El tesón de las familias de la fosa de Pajaroncillo

Varios familiares de los 48 heridos en batalla y fallecidos en el hospital de El Cañizar esperan desde hace varios años contar con una subvención para poder iniciar la recuperación de los cuerpos que están enterrados en la fosa del cementerio de Pajaroncillo. Eran combatientes republicanos de varias comunidades –Valencia, Aragón, Extremadura, Andalucía, Cataluña, Murcia, Madrid y Castilla-La Mancha– que fallecieron en este centro de atención improvisado impulsado por el doctor sevillano Pedro Vallina. La mayoría luchó en el frente de Teruel, quedaron afectados por metralla y se derivaron a este hospital que aún, muy deteriorado, sigue en pie junto a la carretera N-420.
Los fallecidos, incluido un niño, fueron enterrados en el campo santo de la localidad más cercana –tres de ellos eran conquenses de Arrancepas, Olmedilla y Tejadillos–, hasta que las familias iniciaron el proceso para desenterrarlos y darles sepultura en sus respectivas localidades.
Francisco Cantero es el portavoz de este colectivo cuyo afán por rescatar el cuerpo de un familiar y enterrarlo dignamente empieza en 2012, gracias al apoyo de la asociación La Gavilla Verde. Desde ahí, «empezamos a investigar y a tomar contacto hasta que en 2017 supimos dónde está. Caray, ¿por qué no vamos a ser capaces de encontrarle?», se preguntó.
Poco a poco, una vez recopilados los datos, nombres y su procedencia, se pusieron en contacto con otras 21 familias para indicarles que habían localizado a sus antepasados en la fosa de Pajaroncillo. El resto de cuerpos «nos es casi imposible. O ya no viven o no quieren saber nada. Adolfo Pastor, de La Gavilla Verde, encontró a un familiar del chiquillo que falleció y al que sus padres le pusieron el mismo nombre. Nos dice que no le interesa el tema».
La asociación, que ya ha solicitado una subvención al Ministerio de Justicia, permanece a la espera para que se inicien cuanto antes las tareas de exhumación que llevará a cabo el laboratorio de arqueología funeraria Paleolab. «Primero harán uso de un georadar para ver dónde está ubicada exactamente y a partir de ahí levantarán la tierra en distintas campañas de verano», detalla Cantero, que cuenta que «una persona nos ha mandado imágenes de la época que señalan con una piedra dónde estaría la fosa. Bajo el pasillo de entrada al cementerio».

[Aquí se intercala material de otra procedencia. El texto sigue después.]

==> config.mk <==
export PLATFORM = sky130hd
export DESIGN_NAME = pc_unit_pipeline
export DESIGN_NICKNAME = d
export VERILOG_FILES = /design/src/rtl/pc_pkg.sv /design/src/rtl/pc_perf_counter.sv /design/src/rtl/pc_unit_pipeline.sv
export SDC_FILE = /design/constraint.sdc
export NUM_CORES = 1
export LEC_CHECK = 0
export ABC_AREA = 0
export CAP_MARGIN = 10
export CELL_PAD_IN_SITES_DETAIL_PLACEMENT = 1
export CELL_PAD_IN_SITES_GLOBAL_PLACEMENT = 1
export CORE_MARGIN = 4
export CORE_UTILIZATION = 31
export DETAILED_ROUTE_END_ITERATION = 8
export GPL_TIMING_DRIVEN = 0
export PLACE_DENSITY_LB_ADDON = 0.1
export REMOVE_ABC_BUFFERS = 1
export SLEW_MARGIN = 10
export SYNTH_ARGS = -nofsm -noshare
export SYNTH_HDL_FRONTEND = slang
export SYNTH_SLANG_ARGS = --single-unit
==> constraint.sdc <==
create_clock -name clk -period 2.5 [get_ports clk]
set_input_delay 0.5 -clock clk [delete_from_list [all_inputs] [get_ports clk]]
set_output_delay 0.5 -clock clk [all_outputs]
set_load 0.03 [all_outputs]
==> src/rtl/pc_pkg.sv <==
// Shared definitions for the IF-stage program-counter unit: the sequencing
// state type, default reset/exception vectors and the redirect alignment
// mask helper.
package pc_pkg;

    typedef enum logic [1:0] {
        ST_BOOT   = 2'd0,
        ST_RUN    = 2'd1,
        ST_HALTED = 2'd2
    } pc_state_e;

    localparam logic [31:0] PC_RESET_VECTOR_DEF = 32'h0000_0000;
    localparam logic [31:0] PC_EXC_VECTOR_DEF   = 32'h8000_0004;

    // Widest PC the mask helper can describe; callers truncate to XLEN.
    localparam int unsigned PC_MASK_W = 64;

    // Clears the log2(inc) low bits; inc is a power of two.
    function automatic logic [PC_MASK_W-1:0] pc_align_mask(input int unsigned inc);
        return ~(PC_MASK_W'(inc) - PC_MASK_W'(1));
    endfunction

endpackage

==> src/rtl/pc_perf_counter.sv <==
// Wrapping event counter with async active-high reset; advances by one on
// every clock edge where en_i is high.
module pc_perf_counter #(
    parameter int unsigned CNT_W = 32
) (
    input  logic             clk,
    input  logic             reset,
    input  logic             en_i,
    output logic [CNT_W-1:0] count_o
);

    logic [CNT_W-1:0] count_q;
    logic [CNT_W-1:0] count_d;

    // Next count: increment when enabled, wrap is natural modulo 2^CNT_W.
    always_comb begin
        count_d = count_q;
        if (en_i) begin
            count_d = count_q + CNT_W'(1);
        end
    end

    // Count register.
    always_ff @(posedge clk or posedge reset) begin
        if (reset) begin
            count_q <= '0;
        end else begin
            count_q <= count_d;
        end
    end

    assign count_o = count_q;

endmodule

==> src/rtl/pc_unit_pipeline.sv <==
// IF-stage program counter: sequential advance, exception vectoring,
// branch/jump redirect, stall and halt/resume.
// Optional fetch performance counter enabled by defining PC_PERF_CNT_EN.
//
// state  | meaning
// BOOT   | one edge after reset release, pc held, no fetch issued
// RUN    | fetching, pc advances / redirects each edge
// HALTED | no fetch, pc held except for redirect or exception
module pc_unit_pipeline
    import pc_pkg::*;
#(
    parameter int unsigned       XLEN         = 32,
    parameter logic [XLEN-1:0]   RESET_VECTOR = XLEN'(PC_RESET_VECTOR_DEF),
    parameter logic [XLEN-1:0]   EXC_VECTOR   = XLEN'(PC_EXC_VECTOR_DEF),
    parameter int unsigned       INC          = 4,
    parameter int unsigned       CNT_W        = 32
) (
    input  logic            clk,
    input  logic            reset,
    input  logic            stall_i,
    input  logic            redirect_i,
    input  logic [XLEN-1:0] redirect_pc_i,
    input  logic            exc_req_i,
    input  logic            halt_i,
    input  logic            resume_i,
    output logic [XLEN-1:0] pc_o,
    output logic [XLEN-1:0] pc_plus_o,
    output logic            fetch_valid_o
`ifdef PC_PERF_CNT_EN
    ,
    output logic [CNT_W-1:0] fetch_count_o
`endif
);

    localparam logic [XLEN-1:0] ALIGN_MASK = XLEN'(pc_align_mask(INC));
    localparam logic [XLEN-1:0] INC_X      = XLEN'(INC);

    // Elaboration-time guard on parameters the arithmetic relies on.
    if (INC == 0 || (INC & (INC - 1)) != 0 || CNT_W == 0 || XLEN > PC_MASK_W) begin : g_param_check
        $error("pc_unit_pipeline: INC must be a power of two, CNT_W nonzero, XLEN <= 64");
    end

    pc_state_e       state_q;
    pc_state_e       state_d;
    logic [XLEN-1:0] pc_q;
    logic [XLEN-1:0] pc_d;
    logic            fetch_valid_q;
    logic            fetch_valid_d;
    logic [XLEN-1:0] redirect_aligned;

    assign redirect_aligned = redirect_pc_i & ALIGN_MASK;

    // Next-state and next-pc selection; priorities differ between RUN and HALTED.
    always_comb begin
        state_d = state_q;
        pc_d    = pc_q;
        unique case (state_q)
            ST_BOOT: begin
                state_d = ST_RUN;
            end
            ST_RUN: begin
                if (exc_req_i) begin
                    pc_d = EXC_VECTOR;
                end else if (redirect_i) begin
                    pc_d = redirect_aligned;
                end else if (halt_i) begin
                    state_d = ST_HALTED;
                end else if (!stall_i) begin
                    pc_d = pc_q + INC_X;
                end
            end
            ST_HALTED: begin
                if (exc_req_i) begin
                    pc_d    = EXC_VECTOR;
                    state_d = ST_RUN;
                end else if (resume_i) begin
                    state_d = ST_RUN;
                end else if (redirect_i) begin
                    pc_d = redirect_aligned;
                end
            end
            default: begin
                state_d = ST_BOOT;
            end
        endcase
        // Valid is registered so it tracks the state it will describe.
        fetch_valid_d = (state_d == ST_RUN);
    end

    // State, pc and fetch-valid registers.
    always_ff @(posedge clk or posedge reset) begin
        if (reset) begin
            state_q       <= ST_BOOT;
            pc_q          <= RESET_VECTOR;
            fetch_valid_q <= 1'b0;
        end else begin
            state_q       <= state_d;
            pc_q          <= pc_d;
            fetch_valid_q <= fetch_valid_d;
        end
    end

    assign pc_o          = pc_q;
    assign pc_plus_o     = pc_q + INC_X;
    assign fetch_valid_o = fetch_valid_q;

`ifdef PC_PERF_CNT_EN
    logic fetch_accept;

    // A fetch is accepted when it is offered and the hazard unit lets it through.
    assign fetch_accept = fetch_valid_q & ~stall_i;

    pc_perf_counter #(
        .CNT_W (CNT_W)
    ) u_perf_counter (
        .clk     (clk),
        .reset   (reset),
        .en_i    (fetch_accept),
        .count_o (fetch_count_o)
    );
`endif

endmodule

==> impl_metrics.csv <==
group,metric,value,unit
outcome,status,"finished, violations left",
floorplan,ioPinCount,104,
floorplan,coreArea,7848,um2
setup_path,crit_required,2000,ps
place,portBuffers,97,
place,gp_congestion,0.7490,
synth,synth_cell_types,56,
clock_network,cts.reportedPaths.clkPinSlew,70,ps
final_layout,final_area,4185,um2
setup_path,cp_slowest_cell,"or4_4",
routing,first_pass_iters,4,
synth,synth_common_cells,"33 x dfrtp_1, 32 x o21ai_0, 30 x nand2_1",
floorplan,start_util,0.3235,
sta,period_minus_slack,2540,ps
final_layout,synthToLayoutAreaGrowth,64.86,%
floorplan,num_rows,32,
synth,synth_ff_type,"dfrtp_1",
clock_network,cts_root_buffer,"clkbuf_8",
power,power.density,1251,nW/um2
sta,setup_viol,1,
synth,synth-seq-cells,33,
clock_network,numCtsBuffers,5,
setup_path,crit_arrival,2040,ps
place,placed_area,3566,um2
place,place_hpwl,6578,um
floorplan,die_area,9701,um2
routing,wire_per_inst,18.05,um
synth,async_flop_share,1.000,
routing,viasPerCell,5.272,
setup_path,path_buf_inv,1,
synth,syn_area,2539,um2
sta,skew,6.272,ps
clock_network,cts_max_level,2,
setup_path,worstSetupPathType,"flip-flop to output pin",
global_route,grt_pass1_vias,2958,
final_layout,layout-drive-gt1-share,0.2968,
flow_run,maxCapViolCount,0,
sta,finalCritPeriodShare,1.016,
sta,max_slew.worst_pin.slew,971.8,ps
sta,rsz0062_at_grt,"true",
sta,finalHoldViolations,0,
floorplan,die_w,98.50,um
clock_network,cts.sinks,33,
synth,synth.most_common_cell,"dfrtp_1",
synth,synth_area_leaders,"dfrtp_1 33%, xnor2_1 7.2%, o21ai_0 6.3%",
floorplan,fp.dieH,98.50,um
setup_path,critical-path-max-stage-delay,590,ps
power,peakVddDrop,0.5220,mV
final_layout,stdcell_count,540,
synth,avgSynthCellArea,8.137,um2
setup_path,cp_max_fo,7,
synth,synth-seq-area-share,0.3253,
sta,fin_ws,-39.89,ps
setup_path,path_cells,"and4_4 -> nand3_1 -> or4_4 -> xnor2_2 -> buf_6",
routing,ant_nets,0,
routing,drt_iter0_drc,55,
outcome,violations,"negative setup slack",
global_route,track_usage,0.2010,
power,design_power_total,5238,uW
setup_path,start_kind,"flip-flop",
synth,synth_edf_count,0,
global_route,grt_pass1_wl,15960,um
synth,yosysTopAreaCell,"dfrtp_1",
clock_network,clock_latency,290,ps
clock_network,cts_tree,"built",
global_route,antenna_found_initial,0,
global_route,grt_max_degree,35,
power,p_leak,0.001863,uW
sta,maxSlewHeadroom,0.3498,
synth,netlist_instances,312,
synth,synth_warnings,0,
routing,drc_errors,0,
final_layout,antennaDiodeCount,0,
place,dp.cells,492,
setup_path,end_kind,"output pin",
routing,routed_wl,9747,um
worst_hold_path,worstHoldPathType,"flip-flop to flip-flop",
global_route,grt-ovfl-total,0,
sta,slew_violations,0,
synth,yosys.area.top_type_share,0.3253,
routing,num_vias,2847,
clock_network,clock_path_buffers,2,
final_layout,fin_nets,481,
setup_path,cpLargestDelayFamily,"simple AND/OR/NAND/NOR gates",
sta,clock.fmax,393.7,MHz
==> logic make-up after synthesis <==
logic type / count (synthesis) / share of synthesized area
buf+inv: 38 / 0.06752
simple gates: 115 / 0.2449
flops: 33 / 0.3253
mux: 5 / 0.01971
fa+ha+maj: 5 / 0.02464
other cells: 1 / 0.001477
xor+xnor: 27 / 0.09315
compound gates: 88 / 0.2233
==> layer usage <==
metal / vias up / wire (um) / track usage
met4: 0 / 182 / 0.05042
li1: 1378 / - / -
met5: - / 0 / 0
met2: 84 / 4729 / 0.3292
met3: 14 / 483 / 0.04176
met1: 1371 / 4351 / 0.2718
==> where the power goes <==
part,total [uW],switching [uW],internal (uW),leakage (uW)
clock,543,218,325,0.0000585
combinational,3500,2030,1470,0.00140
sequential,1190,385,809,0.000402
total,5240,2630,2610,0.00186
==> metrics by stage <==
stage / hold WS [ps] / TNS (ps) / utilization / worst slack (ps)
global route: 596.8 / -577.4 / 0.5333 / -111.3
finish: 568.3 / -39.89 / 0.5333 / -39.89
global placement: 556.0 / -36750 / 0.4498 / -1539
CTS: 575.7 / -339.1 / 0.5008 / -93.23
detailed placement: 560.8 / -14260 / 0.4544 / -846.6
floorplan: 542.8 / -1536 / - / -276.7
==> worst paths after layout <==
kind | from | to | slack [ps] | cells after the start
worst max-delay path | pc_o[25]$_DFFE_PP0P_ | pc_plus_o[31] | -40 | 5
worst min-delay path | pc_o[7]$_DFFE_PP0P_ | pc_o[7]$_DFFE_PP0P_ | 570 | 2
worst max register to register | state_q[0]$_DFF_PP0_ | pc_o[28]$_DFFE_PP0P_ | 210 | 6
min in group asynchronous | reset | fetch_valid_o$_DFF_PP0_ | 660 | 2
worst min register to register | pc_o[7]$_DFFE_PP0P_ | pc_o[7]$_DFFE_PP0P_ | 570 | 2
max in group asynchronous | reset | pc_o[25]$_DFFE_PP0P_ | 1310 | 2
==> layout make-up <==
cell class,count,area (um2)
inverter,14,52.55
fill,934,3662
clock inverter,1,30.03
tap,102,127.6
timing repair buffer,139,1271
clock buffer,7,86.33
sequential,33,852.1
multi-input combinational,244,1765
==> layout by cell type (no fill, tap or decap), drive strengths merged, types with 5 or more instances in the layout <==
cell / instances
o21ai: 33
mux2i: 5
xnor2: 21
clkbuf: 9
a21oi: 18
dlygate4sd2: 5
and2: 9
and3: 9
and4: 5
xor2: 6
nand2: 31
o311ai: 5
nor2: 15
clkdlybuf4s50: 70
ha: 5
nand3: 12
buf: 56
nor3: 15
inv: 14
nand4: 6
dfrtp: 33
==> what timing repair did <==
item | in CTS | in global routing
hold buffers | 0 | 0
pin swaps | 10 | 16
setup buffers | 15 | 25
gates resized for setup | 145 | 42
endpoints found under the setup margin | 33 | 21
==> worst min-delay path, stage by stage (launching register included) <==
cell and delay, ps:
dfrtp_2 410, nand2_1 60, o21ai_0 60
==> flip-flops by register name, summed over array words and instances (netlist names) <==
signal,cells
pc_o,30
state_q,2
fetch_valid_o,1
(Power assumes the default switching activity.)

El portavoz de las familias muestra su desilusión por la falta de recursos que les han brindado las administraciones para financiar las labores de recuperación. «Castilla-La Mancha hace caso omiso y nos dice que el responsable es el Gobierno, mientras que el resto de comunidades nos prestan su apoyo. Cataluña, por ejemplo, nos costearía las pruebas de ADN», comenta, y agrega que las trabas e impedimentos que se ponen para exhumar cuerpos de fallecidos de la Guerra Civil se deben a que «hay miedo a perder la poltrona que tienen. Trabajen para los intereses del pueblo, cumplan con la ley y hagan justicia después de 81 años de espera de los familiares».